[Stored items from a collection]
===
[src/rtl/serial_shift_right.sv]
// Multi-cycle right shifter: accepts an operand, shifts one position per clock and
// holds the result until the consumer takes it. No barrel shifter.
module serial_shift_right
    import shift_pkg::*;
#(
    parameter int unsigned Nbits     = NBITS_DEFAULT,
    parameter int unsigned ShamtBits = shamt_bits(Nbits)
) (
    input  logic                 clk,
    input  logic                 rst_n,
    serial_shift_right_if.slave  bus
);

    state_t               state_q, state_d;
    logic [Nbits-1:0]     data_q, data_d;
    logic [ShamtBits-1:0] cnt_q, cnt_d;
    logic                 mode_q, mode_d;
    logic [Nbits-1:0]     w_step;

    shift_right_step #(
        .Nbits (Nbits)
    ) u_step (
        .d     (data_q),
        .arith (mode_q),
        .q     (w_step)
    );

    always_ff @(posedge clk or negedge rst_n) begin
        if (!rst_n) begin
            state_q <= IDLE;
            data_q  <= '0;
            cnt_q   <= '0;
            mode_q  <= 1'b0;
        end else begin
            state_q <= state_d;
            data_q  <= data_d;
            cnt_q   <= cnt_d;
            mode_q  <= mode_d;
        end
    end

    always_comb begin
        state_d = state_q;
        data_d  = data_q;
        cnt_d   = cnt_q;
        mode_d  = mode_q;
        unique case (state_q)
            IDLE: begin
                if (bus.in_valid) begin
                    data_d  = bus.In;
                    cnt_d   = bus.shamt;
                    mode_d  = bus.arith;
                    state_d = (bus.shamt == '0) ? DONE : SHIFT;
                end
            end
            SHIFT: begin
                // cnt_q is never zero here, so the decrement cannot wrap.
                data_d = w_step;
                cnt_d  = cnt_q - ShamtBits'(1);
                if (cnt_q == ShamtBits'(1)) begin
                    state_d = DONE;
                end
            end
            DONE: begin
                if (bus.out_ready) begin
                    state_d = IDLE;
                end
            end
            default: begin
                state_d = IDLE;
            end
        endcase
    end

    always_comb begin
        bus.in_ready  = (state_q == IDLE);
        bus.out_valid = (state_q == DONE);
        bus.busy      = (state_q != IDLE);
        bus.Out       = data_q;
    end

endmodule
===
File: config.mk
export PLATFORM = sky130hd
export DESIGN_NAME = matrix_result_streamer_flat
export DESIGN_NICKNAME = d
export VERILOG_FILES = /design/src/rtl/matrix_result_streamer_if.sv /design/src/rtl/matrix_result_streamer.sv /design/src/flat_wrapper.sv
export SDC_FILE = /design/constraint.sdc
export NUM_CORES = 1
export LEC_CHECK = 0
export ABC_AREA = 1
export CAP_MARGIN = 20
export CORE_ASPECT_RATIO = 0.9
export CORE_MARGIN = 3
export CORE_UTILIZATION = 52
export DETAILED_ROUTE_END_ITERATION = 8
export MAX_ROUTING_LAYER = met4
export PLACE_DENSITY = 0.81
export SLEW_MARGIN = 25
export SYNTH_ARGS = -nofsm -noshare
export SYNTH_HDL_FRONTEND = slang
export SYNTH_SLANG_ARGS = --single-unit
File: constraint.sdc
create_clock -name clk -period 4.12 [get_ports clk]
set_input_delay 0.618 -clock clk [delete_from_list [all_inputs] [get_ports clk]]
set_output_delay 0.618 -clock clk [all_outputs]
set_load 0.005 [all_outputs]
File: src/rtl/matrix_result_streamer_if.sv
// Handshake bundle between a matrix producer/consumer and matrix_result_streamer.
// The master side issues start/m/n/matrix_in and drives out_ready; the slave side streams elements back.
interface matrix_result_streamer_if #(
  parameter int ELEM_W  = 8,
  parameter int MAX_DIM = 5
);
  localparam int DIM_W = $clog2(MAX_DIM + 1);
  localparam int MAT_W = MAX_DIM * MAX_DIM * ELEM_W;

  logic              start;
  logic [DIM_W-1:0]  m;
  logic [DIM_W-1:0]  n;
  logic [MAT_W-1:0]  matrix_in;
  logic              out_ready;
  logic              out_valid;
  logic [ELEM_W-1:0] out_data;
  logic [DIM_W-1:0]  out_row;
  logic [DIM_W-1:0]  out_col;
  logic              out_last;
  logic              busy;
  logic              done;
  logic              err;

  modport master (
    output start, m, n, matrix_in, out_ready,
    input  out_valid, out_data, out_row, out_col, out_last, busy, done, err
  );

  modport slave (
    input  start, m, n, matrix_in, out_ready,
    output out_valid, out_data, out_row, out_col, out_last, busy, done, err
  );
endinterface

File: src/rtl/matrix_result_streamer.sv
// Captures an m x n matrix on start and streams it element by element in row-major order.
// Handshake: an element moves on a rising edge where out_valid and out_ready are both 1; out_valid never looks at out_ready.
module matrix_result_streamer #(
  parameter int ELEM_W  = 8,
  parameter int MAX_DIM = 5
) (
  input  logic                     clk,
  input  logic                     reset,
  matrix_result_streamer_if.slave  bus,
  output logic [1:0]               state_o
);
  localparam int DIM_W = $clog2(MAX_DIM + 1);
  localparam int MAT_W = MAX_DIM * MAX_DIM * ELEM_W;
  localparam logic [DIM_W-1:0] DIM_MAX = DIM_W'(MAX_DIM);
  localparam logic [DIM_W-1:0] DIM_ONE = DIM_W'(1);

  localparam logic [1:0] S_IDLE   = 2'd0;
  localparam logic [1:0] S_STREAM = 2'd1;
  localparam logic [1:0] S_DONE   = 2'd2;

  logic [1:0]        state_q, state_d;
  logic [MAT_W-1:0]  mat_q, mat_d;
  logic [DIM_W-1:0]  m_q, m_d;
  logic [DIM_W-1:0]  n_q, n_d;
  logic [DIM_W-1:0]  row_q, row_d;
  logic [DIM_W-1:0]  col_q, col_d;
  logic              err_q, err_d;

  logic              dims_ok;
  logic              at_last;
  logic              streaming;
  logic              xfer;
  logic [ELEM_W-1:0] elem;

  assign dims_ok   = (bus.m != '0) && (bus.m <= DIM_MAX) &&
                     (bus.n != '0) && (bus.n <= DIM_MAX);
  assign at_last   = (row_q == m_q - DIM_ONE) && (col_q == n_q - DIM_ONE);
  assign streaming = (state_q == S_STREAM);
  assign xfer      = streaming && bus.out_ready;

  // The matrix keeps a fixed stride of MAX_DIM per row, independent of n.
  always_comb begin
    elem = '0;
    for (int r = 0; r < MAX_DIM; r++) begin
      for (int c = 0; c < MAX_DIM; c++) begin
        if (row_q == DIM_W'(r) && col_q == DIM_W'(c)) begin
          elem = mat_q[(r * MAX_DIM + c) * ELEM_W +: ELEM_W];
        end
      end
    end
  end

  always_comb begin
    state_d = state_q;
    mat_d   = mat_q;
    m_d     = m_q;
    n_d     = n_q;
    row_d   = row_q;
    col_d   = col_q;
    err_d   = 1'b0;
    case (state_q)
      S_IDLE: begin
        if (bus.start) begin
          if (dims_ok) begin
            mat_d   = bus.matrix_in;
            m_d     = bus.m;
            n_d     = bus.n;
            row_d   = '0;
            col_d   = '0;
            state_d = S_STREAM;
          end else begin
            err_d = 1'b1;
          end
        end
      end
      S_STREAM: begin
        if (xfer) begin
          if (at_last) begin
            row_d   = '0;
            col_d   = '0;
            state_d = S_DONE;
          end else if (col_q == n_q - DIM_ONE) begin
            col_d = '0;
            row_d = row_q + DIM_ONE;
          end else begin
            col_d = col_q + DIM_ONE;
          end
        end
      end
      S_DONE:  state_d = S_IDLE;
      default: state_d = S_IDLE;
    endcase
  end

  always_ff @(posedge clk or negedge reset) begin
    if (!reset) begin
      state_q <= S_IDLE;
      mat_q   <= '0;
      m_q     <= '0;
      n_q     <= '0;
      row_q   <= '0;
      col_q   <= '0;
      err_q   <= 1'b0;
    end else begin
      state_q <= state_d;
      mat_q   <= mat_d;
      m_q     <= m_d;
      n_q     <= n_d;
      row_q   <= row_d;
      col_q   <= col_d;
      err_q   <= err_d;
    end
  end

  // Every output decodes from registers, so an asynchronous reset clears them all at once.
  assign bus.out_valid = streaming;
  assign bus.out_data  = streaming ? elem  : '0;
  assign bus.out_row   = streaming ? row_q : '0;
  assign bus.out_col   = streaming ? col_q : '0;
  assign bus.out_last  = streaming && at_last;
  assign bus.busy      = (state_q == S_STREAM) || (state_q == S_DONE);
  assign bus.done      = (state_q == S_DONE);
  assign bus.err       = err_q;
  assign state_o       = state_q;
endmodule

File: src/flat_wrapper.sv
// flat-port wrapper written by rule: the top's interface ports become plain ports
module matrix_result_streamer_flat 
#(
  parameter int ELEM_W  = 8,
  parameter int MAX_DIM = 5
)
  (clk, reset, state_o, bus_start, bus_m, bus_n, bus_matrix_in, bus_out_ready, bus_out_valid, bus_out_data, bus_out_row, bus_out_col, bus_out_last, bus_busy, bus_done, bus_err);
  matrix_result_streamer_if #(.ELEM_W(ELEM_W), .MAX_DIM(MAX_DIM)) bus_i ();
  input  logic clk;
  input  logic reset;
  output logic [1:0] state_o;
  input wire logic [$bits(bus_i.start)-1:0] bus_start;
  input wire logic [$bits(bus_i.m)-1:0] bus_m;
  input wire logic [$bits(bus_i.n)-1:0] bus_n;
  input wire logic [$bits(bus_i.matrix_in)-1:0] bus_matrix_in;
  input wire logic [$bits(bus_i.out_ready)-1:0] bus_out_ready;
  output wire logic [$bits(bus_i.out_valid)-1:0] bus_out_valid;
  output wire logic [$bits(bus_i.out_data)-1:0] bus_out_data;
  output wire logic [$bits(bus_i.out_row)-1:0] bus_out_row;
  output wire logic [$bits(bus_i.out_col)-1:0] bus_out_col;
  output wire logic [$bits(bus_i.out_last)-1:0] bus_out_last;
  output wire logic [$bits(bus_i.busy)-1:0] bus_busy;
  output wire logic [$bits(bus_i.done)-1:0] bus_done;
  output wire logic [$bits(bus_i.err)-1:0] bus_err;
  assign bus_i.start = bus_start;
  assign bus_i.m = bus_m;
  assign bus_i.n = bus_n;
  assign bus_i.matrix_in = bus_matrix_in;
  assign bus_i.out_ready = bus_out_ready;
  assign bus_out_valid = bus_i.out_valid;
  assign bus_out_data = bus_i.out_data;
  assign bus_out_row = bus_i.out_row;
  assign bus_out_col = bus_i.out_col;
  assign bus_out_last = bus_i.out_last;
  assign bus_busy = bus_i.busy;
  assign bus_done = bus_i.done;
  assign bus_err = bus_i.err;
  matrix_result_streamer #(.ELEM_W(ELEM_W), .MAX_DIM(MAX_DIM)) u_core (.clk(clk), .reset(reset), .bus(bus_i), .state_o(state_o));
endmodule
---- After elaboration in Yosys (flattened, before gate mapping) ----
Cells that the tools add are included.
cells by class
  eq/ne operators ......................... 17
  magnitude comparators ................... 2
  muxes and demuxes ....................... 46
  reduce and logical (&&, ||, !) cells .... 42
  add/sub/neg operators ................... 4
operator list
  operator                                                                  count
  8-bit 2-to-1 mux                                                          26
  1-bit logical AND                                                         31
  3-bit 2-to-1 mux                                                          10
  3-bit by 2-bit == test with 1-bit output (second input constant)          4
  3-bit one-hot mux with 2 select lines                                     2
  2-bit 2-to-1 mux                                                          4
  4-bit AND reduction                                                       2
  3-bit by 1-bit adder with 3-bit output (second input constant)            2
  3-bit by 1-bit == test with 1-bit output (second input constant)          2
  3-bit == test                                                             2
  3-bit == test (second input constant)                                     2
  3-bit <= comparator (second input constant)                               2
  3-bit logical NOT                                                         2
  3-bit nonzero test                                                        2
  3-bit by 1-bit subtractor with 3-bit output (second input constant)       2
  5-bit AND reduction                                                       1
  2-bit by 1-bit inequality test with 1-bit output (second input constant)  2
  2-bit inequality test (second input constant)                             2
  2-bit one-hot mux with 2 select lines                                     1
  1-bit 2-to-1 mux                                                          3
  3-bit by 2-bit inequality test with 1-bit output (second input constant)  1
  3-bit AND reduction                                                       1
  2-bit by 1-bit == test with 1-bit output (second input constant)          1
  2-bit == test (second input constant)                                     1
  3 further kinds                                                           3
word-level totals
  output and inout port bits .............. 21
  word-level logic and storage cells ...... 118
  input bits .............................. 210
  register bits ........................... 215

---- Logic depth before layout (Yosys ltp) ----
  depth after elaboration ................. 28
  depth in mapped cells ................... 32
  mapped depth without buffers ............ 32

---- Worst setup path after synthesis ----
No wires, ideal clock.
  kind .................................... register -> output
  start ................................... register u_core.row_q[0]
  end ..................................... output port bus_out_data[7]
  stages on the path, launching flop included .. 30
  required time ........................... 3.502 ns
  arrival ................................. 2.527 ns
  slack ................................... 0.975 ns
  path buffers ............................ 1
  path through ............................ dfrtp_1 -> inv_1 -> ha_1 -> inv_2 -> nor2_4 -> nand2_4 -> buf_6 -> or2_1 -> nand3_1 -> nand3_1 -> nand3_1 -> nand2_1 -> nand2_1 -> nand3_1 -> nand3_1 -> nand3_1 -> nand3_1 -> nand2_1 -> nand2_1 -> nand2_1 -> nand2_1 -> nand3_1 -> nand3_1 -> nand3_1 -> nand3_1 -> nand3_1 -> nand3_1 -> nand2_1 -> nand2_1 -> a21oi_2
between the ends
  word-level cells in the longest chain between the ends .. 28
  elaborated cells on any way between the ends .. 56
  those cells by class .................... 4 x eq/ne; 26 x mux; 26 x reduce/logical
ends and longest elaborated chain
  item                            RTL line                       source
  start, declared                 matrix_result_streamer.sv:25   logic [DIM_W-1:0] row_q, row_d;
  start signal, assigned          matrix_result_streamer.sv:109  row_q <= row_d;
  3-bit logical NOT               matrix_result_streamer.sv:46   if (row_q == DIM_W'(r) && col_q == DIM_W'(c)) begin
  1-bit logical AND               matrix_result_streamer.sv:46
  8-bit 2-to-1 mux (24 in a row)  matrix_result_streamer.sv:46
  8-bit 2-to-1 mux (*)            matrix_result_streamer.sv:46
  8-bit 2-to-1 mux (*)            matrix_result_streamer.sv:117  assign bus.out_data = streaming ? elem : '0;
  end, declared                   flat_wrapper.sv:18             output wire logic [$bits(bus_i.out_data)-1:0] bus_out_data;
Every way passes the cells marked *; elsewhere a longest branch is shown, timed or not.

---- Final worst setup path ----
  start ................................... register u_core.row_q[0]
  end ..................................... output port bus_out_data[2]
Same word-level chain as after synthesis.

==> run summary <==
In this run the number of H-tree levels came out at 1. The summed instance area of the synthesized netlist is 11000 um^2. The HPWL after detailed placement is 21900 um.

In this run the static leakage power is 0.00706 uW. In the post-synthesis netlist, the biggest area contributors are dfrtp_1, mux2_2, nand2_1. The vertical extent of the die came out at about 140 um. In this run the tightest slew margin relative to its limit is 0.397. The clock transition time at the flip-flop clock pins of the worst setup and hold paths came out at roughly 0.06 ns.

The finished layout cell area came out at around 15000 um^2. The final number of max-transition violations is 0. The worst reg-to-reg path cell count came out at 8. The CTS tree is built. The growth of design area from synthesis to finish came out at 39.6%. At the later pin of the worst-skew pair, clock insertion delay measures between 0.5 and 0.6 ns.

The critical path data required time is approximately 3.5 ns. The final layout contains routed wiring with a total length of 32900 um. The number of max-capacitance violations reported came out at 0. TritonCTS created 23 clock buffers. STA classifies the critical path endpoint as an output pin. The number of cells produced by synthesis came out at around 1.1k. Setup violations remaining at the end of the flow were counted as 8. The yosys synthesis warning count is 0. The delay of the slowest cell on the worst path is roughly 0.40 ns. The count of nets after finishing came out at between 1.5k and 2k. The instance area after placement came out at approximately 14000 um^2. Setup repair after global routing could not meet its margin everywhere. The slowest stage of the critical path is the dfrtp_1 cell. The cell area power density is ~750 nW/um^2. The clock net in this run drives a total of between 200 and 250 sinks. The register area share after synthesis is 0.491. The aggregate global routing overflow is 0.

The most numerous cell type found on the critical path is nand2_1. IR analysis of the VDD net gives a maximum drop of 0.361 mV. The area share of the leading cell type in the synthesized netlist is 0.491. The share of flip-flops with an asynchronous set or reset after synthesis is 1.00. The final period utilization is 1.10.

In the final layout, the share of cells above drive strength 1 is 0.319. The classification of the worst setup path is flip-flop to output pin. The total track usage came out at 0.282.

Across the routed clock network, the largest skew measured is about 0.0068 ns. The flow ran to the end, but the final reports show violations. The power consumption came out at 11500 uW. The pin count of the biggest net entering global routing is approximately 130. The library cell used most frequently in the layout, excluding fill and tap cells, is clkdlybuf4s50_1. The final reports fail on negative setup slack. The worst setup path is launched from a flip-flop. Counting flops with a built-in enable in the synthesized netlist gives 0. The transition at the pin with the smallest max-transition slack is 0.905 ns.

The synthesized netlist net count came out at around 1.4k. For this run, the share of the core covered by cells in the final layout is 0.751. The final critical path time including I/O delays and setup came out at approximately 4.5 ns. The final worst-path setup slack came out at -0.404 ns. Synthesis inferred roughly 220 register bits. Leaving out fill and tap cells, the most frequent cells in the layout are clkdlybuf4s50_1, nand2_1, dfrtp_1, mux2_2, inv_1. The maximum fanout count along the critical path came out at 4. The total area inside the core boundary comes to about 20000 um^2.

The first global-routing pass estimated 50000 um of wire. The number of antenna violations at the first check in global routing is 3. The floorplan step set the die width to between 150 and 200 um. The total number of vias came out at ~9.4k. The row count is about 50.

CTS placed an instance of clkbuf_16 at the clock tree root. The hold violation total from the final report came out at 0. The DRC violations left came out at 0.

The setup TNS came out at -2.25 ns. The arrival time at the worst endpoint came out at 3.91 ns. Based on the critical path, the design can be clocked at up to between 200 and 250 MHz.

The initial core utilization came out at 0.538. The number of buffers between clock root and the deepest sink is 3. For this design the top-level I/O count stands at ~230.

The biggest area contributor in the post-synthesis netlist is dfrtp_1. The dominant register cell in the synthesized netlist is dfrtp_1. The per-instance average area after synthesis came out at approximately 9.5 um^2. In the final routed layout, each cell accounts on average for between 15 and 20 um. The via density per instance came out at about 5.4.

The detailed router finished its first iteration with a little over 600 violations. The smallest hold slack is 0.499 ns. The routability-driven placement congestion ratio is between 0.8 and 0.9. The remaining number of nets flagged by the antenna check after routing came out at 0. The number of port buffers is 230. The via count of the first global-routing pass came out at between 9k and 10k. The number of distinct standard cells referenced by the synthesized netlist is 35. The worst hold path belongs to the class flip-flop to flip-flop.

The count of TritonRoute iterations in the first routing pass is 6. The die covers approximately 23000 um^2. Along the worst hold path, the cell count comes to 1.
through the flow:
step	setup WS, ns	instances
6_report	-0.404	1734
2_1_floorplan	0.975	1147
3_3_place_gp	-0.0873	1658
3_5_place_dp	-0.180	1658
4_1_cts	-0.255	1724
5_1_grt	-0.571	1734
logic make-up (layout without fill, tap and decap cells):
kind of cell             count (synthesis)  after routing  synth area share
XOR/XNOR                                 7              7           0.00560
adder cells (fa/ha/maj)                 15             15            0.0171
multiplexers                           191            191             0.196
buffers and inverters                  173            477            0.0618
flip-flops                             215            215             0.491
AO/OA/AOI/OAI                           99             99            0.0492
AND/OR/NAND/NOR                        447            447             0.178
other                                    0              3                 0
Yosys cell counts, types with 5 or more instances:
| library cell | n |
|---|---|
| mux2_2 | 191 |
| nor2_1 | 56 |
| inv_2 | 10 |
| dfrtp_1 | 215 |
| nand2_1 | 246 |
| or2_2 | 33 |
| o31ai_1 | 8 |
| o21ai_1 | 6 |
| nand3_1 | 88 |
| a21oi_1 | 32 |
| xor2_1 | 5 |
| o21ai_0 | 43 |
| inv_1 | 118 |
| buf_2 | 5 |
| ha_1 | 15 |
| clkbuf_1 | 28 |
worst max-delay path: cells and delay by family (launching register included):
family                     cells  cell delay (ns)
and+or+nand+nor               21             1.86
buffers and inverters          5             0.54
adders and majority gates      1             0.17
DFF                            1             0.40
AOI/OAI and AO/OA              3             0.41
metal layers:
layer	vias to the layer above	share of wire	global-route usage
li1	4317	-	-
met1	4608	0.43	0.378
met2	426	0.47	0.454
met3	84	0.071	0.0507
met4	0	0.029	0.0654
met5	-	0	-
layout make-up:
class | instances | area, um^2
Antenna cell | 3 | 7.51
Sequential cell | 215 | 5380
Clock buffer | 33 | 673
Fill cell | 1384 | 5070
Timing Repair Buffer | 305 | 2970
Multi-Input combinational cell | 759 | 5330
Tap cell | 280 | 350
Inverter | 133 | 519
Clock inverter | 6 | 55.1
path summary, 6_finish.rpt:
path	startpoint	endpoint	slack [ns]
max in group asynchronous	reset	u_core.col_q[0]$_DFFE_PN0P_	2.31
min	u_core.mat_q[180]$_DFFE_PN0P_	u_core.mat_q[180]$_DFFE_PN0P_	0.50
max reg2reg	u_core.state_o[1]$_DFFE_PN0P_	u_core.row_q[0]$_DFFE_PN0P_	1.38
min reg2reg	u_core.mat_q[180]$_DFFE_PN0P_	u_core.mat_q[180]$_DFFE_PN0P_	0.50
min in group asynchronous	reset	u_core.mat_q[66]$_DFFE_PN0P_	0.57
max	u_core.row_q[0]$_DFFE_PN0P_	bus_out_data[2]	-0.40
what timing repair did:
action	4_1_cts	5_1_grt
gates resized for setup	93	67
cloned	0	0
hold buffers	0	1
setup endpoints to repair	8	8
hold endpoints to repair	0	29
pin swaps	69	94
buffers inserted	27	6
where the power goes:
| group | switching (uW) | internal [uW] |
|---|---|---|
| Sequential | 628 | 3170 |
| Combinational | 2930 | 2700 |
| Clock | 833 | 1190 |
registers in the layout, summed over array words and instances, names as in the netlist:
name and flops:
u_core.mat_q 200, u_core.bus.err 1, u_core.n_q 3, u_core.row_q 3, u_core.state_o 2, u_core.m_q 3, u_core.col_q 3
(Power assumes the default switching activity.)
===
### [Work request]
Set down, exactly as they stand above, the lines starting with the line with "3-bit by 1-bit == test" and going on through the line with "output and inout", and no others.

### [Finished exercise]
  3-bit by 1-bit == test with 1-bit output (second input constant)          2
  3-bit == test                                                             2
  3-bit == test (second input constant)                                     2
  3-bit <= comparator (second input constant)                               2
  3-bit logical NOT                                                         2
  3-bit nonzero test                                                        2
  3-bit by 1-bit subtractor with 3-bit output (second input constant)       2
  5-bit AND reduction                                                       1
  2-bit by 1-bit inequality test with 1-bit output (second input constant)  2
  2-bit inequality test (second input constant)                             2
  2-bit one-hot mux with 2 select lines                                     1
  1-bit 2-to-1 mux                                                          3
  3-bit by 2-bit inequality test with 1-bit output (second input constant)  1
  3-bit AND reduction                                                       1
  2-bit by 1-bit == test with 1-bit output (second input constant)          1
  2-bit == test (second input constant)                                     1
  3 further kinds                                                           3
word-level totals
  output and inout port bits .............. 21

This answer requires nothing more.